Collected data entries

--- config.mk ---
export PLATFORM = sky130hd
export DESIGN_NAME = median_filter_frame_ctrl
export DESIGN_NICKNAME = d
export VERILOG_FILES = /design/src/rtl/median_filter_frame_ctrl.sv
export SDC_FILE = /design/constraint.sdc
export NUM_CORES = 1
export LEC_CHECK = 0
export BUFFER_PORTS_ARGS = -buffer_cell sky130_fd_sc_hd__buf_4
export CAP_MARGIN = 5
export CORE_MARGIN = 5
export CORE_UTILIZATION = 45
export CTS_BUF_LIST = sky130_fd_sc_hd__clkbuf_8 sky130_fd_sc_hd__clkbuf_16
export DETAILED_ROUTE_END_ITERATION = 8
export PLACE_DENSITY = 0.63
export SLEW_MARGIN = 10
export SYNTH_ARGS = -nofsm -noshare
export SYNTH_HDL_FRONTEND = slang
export SYNTH_SLANG_ARGS = --single-unit
export TNS_END_PERCENT = 20
--- constraint.sdc ---
create_clock -name clk_i -period 5.9 [get_ports clk_i]
set_input_delay 1.18 -clock clk_i [delete_from_list [all_inputs] [get_ports clk_i]]
set_output_delay 1.18 -clock clk_i [all_outputs]
set_load 0.1 [all_outputs]
--- src/rtl/median_filter_frame_ctrl.sv ---
// Frame-synchronous enable controller for the median filter: applies enable changes only between frames,
// checks frame geometry and counts frames. Define MEDIAN_FILTER_FRAME_CTRL_WDT_EN to add an in-frame stall watchdog.
module median_filter_frame_ctrl #(
  parameter int unsigned FRAME_RES_X = 1920,
  parameter int unsigned FRAME_RES_Y = 1080,
  parameter int unsigned WDT_CYCLES  = 65536
) (
  input  logic        clk_i,
  input  logic        rst_n_i,
  input  logic        en_req_i,
  input  logic        vid_tvalid_i,
  input  logic        vid_tready_i,
  input  logic        vid_tuser_i,
  input  logic        vid_tlast_i,
  input  logic        clr_err_i,
  output logic        filt_en_o,
  output logic        in_frame_o,
  output logic [31:0] frame_cnt_o,
  output logic        geom_err_o
);

  localparam int unsigned PX_W = (FRAME_RES_X > 1) ? $clog2(FRAME_RES_X) : 1;
  localparam int unsigned LN_W = (FRAME_RES_Y > 1) ? $clog2(FRAME_RES_Y) : 1;
  localparam logic [PX_W-1:0] PX_LAST = PX_W'(FRAME_RES_X - 1);
  localparam logic [LN_W-1:0] LN_LAST = LN_W'(FRAME_RES_Y - 1);
  localparam logic SOF_IS_EOL = (FRAME_RES_X == 1);
  localparam logic SOF_IS_EOF = (FRAME_RES_X == 1) && (FRAME_RES_Y == 1);

  typedef enum logic {ST_WAIT_SOF, ST_IN_FRAME} state_t;

  state_t          r_state, w_state_nxt;
  logic [PX_W-1:0] r_px, w_px_nxt;
  logic [LN_W-1:0] r_line, w_line_nxt;
  logic            r_filt_en, w_filt_en_nxt;
  logic            r_in_frame, w_in_frame_nxt;
  logic [31:0]     r_frame_cnt, w_frame_cnt_nxt;
  logic            r_geom_err, w_geom_err_nxt;
  logic            w_hs, w_eol_exp, w_err_evt, w_eof;

`ifdef MEDIAN_FILTER_FRAME_CTRL_WDT_EN
  localparam int unsigned WDT_W = (WDT_CYCLES > 1) ? $clog2(WDT_CYCLES) : 1;
  localparam logic [WDT_W-1:0] WDT_LAST = WDT_W'(WDT_CYCLES - 1);
  logic [WDT_W-1:0] r_wdt, w_wdt_nxt;
`endif

  assign w_hs = vid_tvalid_i && vid_tready_i;

  // State register and all datapath registers
  always_ff @(posedge clk_i or negedge rst_n_i) begin
    if (!rst_n_i) begin
      r_state     <= ST_WAIT_SOF;
      r_px        <= '0;
      r_line      <= '0;
      r_filt_en   <= 1'b0;
      r_in_frame  <= 1'b0;
      r_frame_cnt <= '0;
      r_geom_err  <= 1'b0;
`ifdef MEDIAN_FILTER_FRAME_CTRL_WDT_EN
      r_wdt       <= '0;
`endif
    end else begin
      r_state     <= w_state_nxt;
      r_px        <= w_px_nxt;
      r_line      <= w_line_nxt;
      r_filt_en   <= w_filt_en_nxt;
      r_in_frame  <= w_in_frame_nxt;
      r_frame_cnt <= w_frame_cnt_nxt;
      r_geom_err  <= w_geom_err_nxt;
`ifdef MEDIAN_FILTER_FRAME_CTRL_WDT_EN
      r_wdt       <= w_wdt_nxt;
`endif
    end
  end

  // Next-state, geometry check and output updates
  always_comb begin
    w_state_nxt     = r_state;
    w_px_nxt        = r_px;
    w_line_nxt      = r_line;
    w_filt_en_nxt   = r_filt_en;
    w_frame_cnt_nxt = r_frame_cnt;
    w_geom_err_nxt  = r_geom_err;
    w_eol_exp       = 1'b0;
    w_err_evt       = 1'b0;
    w_eof           = 1'b0;

    case (r_state)
      ST_WAIT_SOF: begin
        if (w_hs && vid_tuser_i) begin
          if (SOF_IS_EOF) begin
            w_eof = 1'b1;
          end else begin
            w_state_nxt = ST_IN_FRAME;
            w_px_nxt    = SOF_IS_EOL ? PX_W'(0) : PX_W'(1);
            w_line_nxt  = SOF_IS_EOL ? LN_W'(1) : LN_W'(0);
          end
        end else begin
          w_filt_en_nxt = en_req_i;
        end
      end
      ST_IN_FRAME: begin
        if (w_hs) begin
          w_eol_exp = (r_px == PX_LAST);
          if (vid_tuser_i || (vid_tlast_i != w_eol_exp)) begin
            w_err_evt = 1'b1;
          end else if (w_eol_exp) begin
            w_px_nxt = '0;
            if (r_line == LN_LAST) w_eof = 1'b1;
            else                   w_line_nxt = r_line + LN_W'(1);
          end else begin
            w_px_nxt = r_px + PX_W'(1);
          end
        end
`ifdef MEDIAN_FILTER_FRAME_CTRL_WDT_EN
        else if (r_wdt == WDT_LAST) begin
          w_err_evt = 1'b1;
        end
`endif
      end
      default: w_state_nxt = ST_WAIT_SOF;
    endcase

    // Pending enable request lands on the same edge that closes the frame
    if (w_eof) begin
      w_state_nxt     = ST_WAIT_SOF;
      w_px_nxt        = '0;
      w_line_nxt      = '0;
      w_frame_cnt_nxt = r_frame_cnt + 32'd1;
      w_filt_en_nxt   = en_req_i;
    end
    if (w_err_evt) begin
      w_state_nxt = ST_WAIT_SOF;
      w_px_nxt    = '0;
      w_line_nxt  = '0;
    end

    if (clr_err_i) w_geom_err_nxt = 1'b0;
    if (w_err_evt) w_geom_err_nxt = 1'b1;

    w_in_frame_nxt = (w_state_nxt == ST_IN_FRAME);
  end

`ifdef MEDIAN_FILTER_FRAME_CTRL_WDT_EN
  always_comb begin
    w_wdt_nxt = '0;
    if ((r_state == ST_IN_FRAME) && (w_state_nxt == ST_IN_FRAME) && !w_hs)
      w_wdt_nxt = r_wdt + WDT_W'(1);
  end
`endif

  assign filt_en_o   = r_filt_en;
  assign in_frame_o  = r_in_frame;
  assign frame_cnt_o = r_frame_cnt;
  assign geom_err_o  = r_geom_err;

endmodule

# Yosys cells after proc, flatten, opt, wreduce, memory -nomap -nowiden
# Cells that the tools add are included.
# W data, S select, Z words.
word_totals:
  register_bits: 57
  input_bits: 8
  output_inout_bits: 35
  word_cells: 59
op_classes:
  add_sub_neg: 3
  n_eq_ne: 10
  n_mux: 32
  bitwise: 1
  reduce_logical: 7
op_table:
  columns: ["op", "n"]
  rows:
  - ["$mux W11", 13]
  - ["$pmux W11 S2", 2]
  - ["$add A32 B1 Y32 const B", 1]
  - ["$add A11 B1 Y11 const B", 2]
  - ["$eq A11 B11 Y1 const B", 2]
  - ["$mux W1", 17]
  - ["$ne A4 B4 Y1 const B", 3]
  - ["$ne A4 B1 Y1 const B", 2]
  - ["$reduce_and A5 Y1", 1]
  - ["$reduce_and A3 Y1", 1]
  - ["$logic_and A1 B1 Y1", 2]
  - ["$ne A2 B1 Y1 const B", 1]
  - ["$ne A2 B2 Y1 const B", 1]
  - ["$reduce_and A2 Y1", 1]
  - ["$reduce_bool A2 Y1", 1]
  - ["$logic_or A1 B1 Y1", 1]
  - ["$ne A1 B1 Y1", 1]
  - ["$not A1 Y1", 1]

# Longest topological paths before layout
logic_depth:
  word_depth: 8
  depth_mapped: 9
  mapped_depth_nobuf: 7

# Worst setup path after synthesis
# OpenSTA, ideal clock, no wires.
synth_path:
  kind: "input-to-reg"
  from: "input vid_tuser_i"
  to: "register r_frame_cnt[21], in the netlist frame_cnt_o[21]"
  setup_time_ps: 163
  t_arrival_ps: 2612
  t_required_ps: 5737
  path_slack_ps: 3125
  stages: 7
  path_buffers: 1
  path_cell_list: "nand4b_2 > nor4_2 > nand2_1 > or3_1 > buf_2 > nor3_2 > xor2_1"
synth_via:
  elab_chain_len: 4
synth_lines:
  columns: ["element", "line", "text"]
  rows:
  - ["from (decl)", "13", "input logic vid_tuser_i,"]
  - ["$logic_or A1 B1 Y1", "104", "if (vid_tuser_i || (vid_tlast_i != w_eol_exp)) begin"]
  - ["$mux W1", "104", null]
  - ["$mux W1", "102", "if (w_hs) begin"]
  - ["$mux W1", "87", "case (r_state)"]
  - ["to (signal assigned)", "67", "r_frame_cnt <= w_frame_cnt_nxt;"]
  - ["to (decl)", "36", "logic [31:0] r_frame_cnt, w_frame_cnt_nxt;"]
# Every way passes these cells.
# A chain may end at the register's enable or synchronous reset.

# Worst setup path in the final report
# Ends and elaborated chain as after synthesis.

==> results.cfg <==
[cts]
cts_tree = done
cts.path.max_buffers = 2
cts.clk_slew.worst_paths_ns = 0.07
insertion_delay_ns = 0.34
htreeDepth = 3
post-cts-setup-buffers = 0
ctsResizeCount = 0
cts_hold_buf = 0
cts_buffers = 9
cts-root-buf = clkbuf_8
cts_sinks = 57

[cells_and_area]
drive_above_1_share = 0.215
seq_area_um2 = 1430
num_antenna_cells = 0
area_delta_synth_final_pct = 19.1
n_fill_cell = 567
nNetsFinal = 350
multi_input_area_um2 = 1480
final_cells = 421
finish.instance_area_um2 = 3560

[drt]
post-route-drc-count = 0
num_vias = 2365
initialDrtViolationCount = 114
met3WireLength_um = 324
routedWlPerCell_um = 15.5
dr.max_layer_used = met4
ant_nets = 0
wl_met1_mm = 3.37
viasPerCell = 5.62
dr.pass1.iters = 4
postRouteWirelength_mm = 6.52
wl_met2_mm = 2.73

[yosys]
yosysWarnings = 0
synth_top_area_frac = 0.477
synthCells = 295
synth.distinct_cells = 49
ys_async_sr_fraction = 1.00
ys_ff_latch = 57
yosysMostFrequentCell = dfrtp_1
avgSynthCellArea_um2 = 10.1
synthFlopType = dfrtp_1
synthTopCellsByCount = 57 x dfrtp_1, 33 x nand2_1, 22 x nor2_1, 22 x xnor2_1, 20 x nand3_1
yosysTopAreaCell = dfrtp_1
synth-edff-count = 0
synth_area_um2 = 2990
syn_nets = 306
yosys-top-cells-area = dfrtp_1 48%, xnor2_1 6.4%, nand2_1 4.1%
ys_seq_area_frac = 0.477

[placed_design]
place_area_um2 = 3350
gp_congestion = 0.786
port_buffers = 42
post-place-cells = 405
dp_hpwl_mm = 4.67

[die]
die_height_um = 91.5
design.core.area_um2 = 6420
io_pins = 43
fp.dieW_um = 91.5
initial_core_util = 0.465
fp-row-count = 29
die_area_um2 = 8370

[pwr]
power_density_nw_per_um2 = 240
p_leak_nw = 1.59
power_w = 0.000855
peakVddDrop_mv = 0.138

[critical_path]
path_cells = buf_4 > nand4b_2 > nor4_2 > nand2_1 > or3_1 > nor3_2 > xor2_1
path_buf_inv = 1
path_max_fanout = 6
crit_required_ns = 6.16
slowest_delay_ns = 0.52
startpoint_type = input port
cp_top_family = simple AND/OR/NAND/NOR gates
crit_type = in -> reg
critPathSlowestCell = or3_1
crit_arrival_ns = 3.11
end_kind = flip-flop

[global_route]
grtUsageTotal = 0.166
grt_pass1_vias = 2311
antenna_found_initial = 0
gr-total-overflow = 0
grt_max_degree = 58
grt_pass1_wl_mm = 11.2

[timing]
finClkSkew_ns = 0.0108
final_max_slew_viol_count = 0
setup_viol = 0
finalHoldViolCount = 0
relSlewSlack = 0.348
fin_crit_sh = 0.483
tightest_slew_ns = 0.974
setup_tns_ns = 0
fmax_ghz = 0.351
finalCriticalPeriod_ns = 2.85
grt_setup_unrepaired = false

[outcome]
status = finished clean

[job]
drv_cap = 0

[min_path]
holdCritPathClass = reg -> reg
-- cell families after synthesis --
family / after synthesis / share of synthesized area
and+or+nand+nor: 140 / 0.274
DFF: 57 / 0.477
AOI/OAI and AO/OA: 43 / 0.108
xor gates and xnor gates: 32 / 0.0938
buffers and inverters: 18 / 0.0264
adders and majority gates: 3 / 0.0126
muxes: 2 / 0.00754
-- power breakdown --
| part | switching [W] | total, W | internal [W] |
|---|---|---|---|
| sequential | 0.00000926 | 0.000406 | 0.000396 |
| clock | 0.000166 | 0.000372 | 0.000207 |
| combinational | 0.0000579 | 0.0000767 | 0.0000187 |
| total | 0.000233 | 0.000855 | 0.000622 |
-- path summary, 6_finish.rpt --
check,start,endpoint,slack (ns),cells after the start
worst min register to register,frame_cnt_o[31],frame_cnt_o[31],0.48,1
min in group asynchronous,rst_n_i,r_line[5],0.90,1
max in group asynchronous,rst_n_i,filt_en_o,4.53,1
worst max register to register,r_px[0],frame_cnt_o[21],3.40,7
worst min-delay path,frame_cnt_o[31],frame_cnt_o[31],0.48,1
worst max-delay path,vid_tuser_i,frame_cnt_o[21],3.05,7
-- worst reg2reg max path: cells and delay by family (launching register included) --
kind,cells,cell delay [ns]
xor gates and xnor gates,1,0.16
and+or+nand+nor,5,1.58
adders and majority gates,1,0.26
DFF,1,0.42
-- area by class of cell --
cell class,instances,area share
timing repair buffer,42,0.0886
sequential,57,0.401
clock buffer,10,0.0387
tap,77,0.0271
clock inverter,6,0.0190
multi-input combinational,220,0.417
inverter,9,0.00949
-- metrics by stage --
step | setup WS (ns) | utilization | hold slack [ns]
after floorplan | 3.13 | - | 0.474
after global placement | 2.87 | 0.522 | 0.479
after detailed placement | 2.73 | 0.522 | 0.480
after CTS | 3.08 | 0.554 | 0.491
after global routing | 2.97 | 0.554 | 0.497
final | 3.05 | 0.554 | 0.481
-- flip-flops by register name (all words and copies together), names as in the netlist --
register     count
geom_err_o       1
in_frame_o       1
r_line          11
frame_cnt_o     32
r_px            11
filt_en_o        1
-- metal layers --
layer	up-vias	track usage
met5	-	0
met1	1143	0.243
met2	41	0.226
li1	1171	-
met4	0	0.0716
met3	10	0.0463
-- placed cells by master, fill, tap and decap left out, types with 3 or more instances in the layout --
cell type	count
dfrtp_1	57
buf_4	42
nand2_1	33
nor2_1	22
xnor2_1	22
nand3_1	20
nand4_1	16
nor3_1	10
o21ai_0	10
xor2_1	10
clkbuf_8	10
inv_1	9
o31ai_1	8
and3_1	7
o211ai_1	5
nor2b_1	4
and4_1	4
a21oi_1	3
or3_1	3
nor4_2	3
a31o_2	3
ha_1	3
Power figures use the tool's default switching activity.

▶ _Your goal_
The answer should consist of every line above in which "that" appears.

▶ _Completed exercise_
    // Pending enable request lands on the same edge that closes the frame
# Cells that the tools add are included.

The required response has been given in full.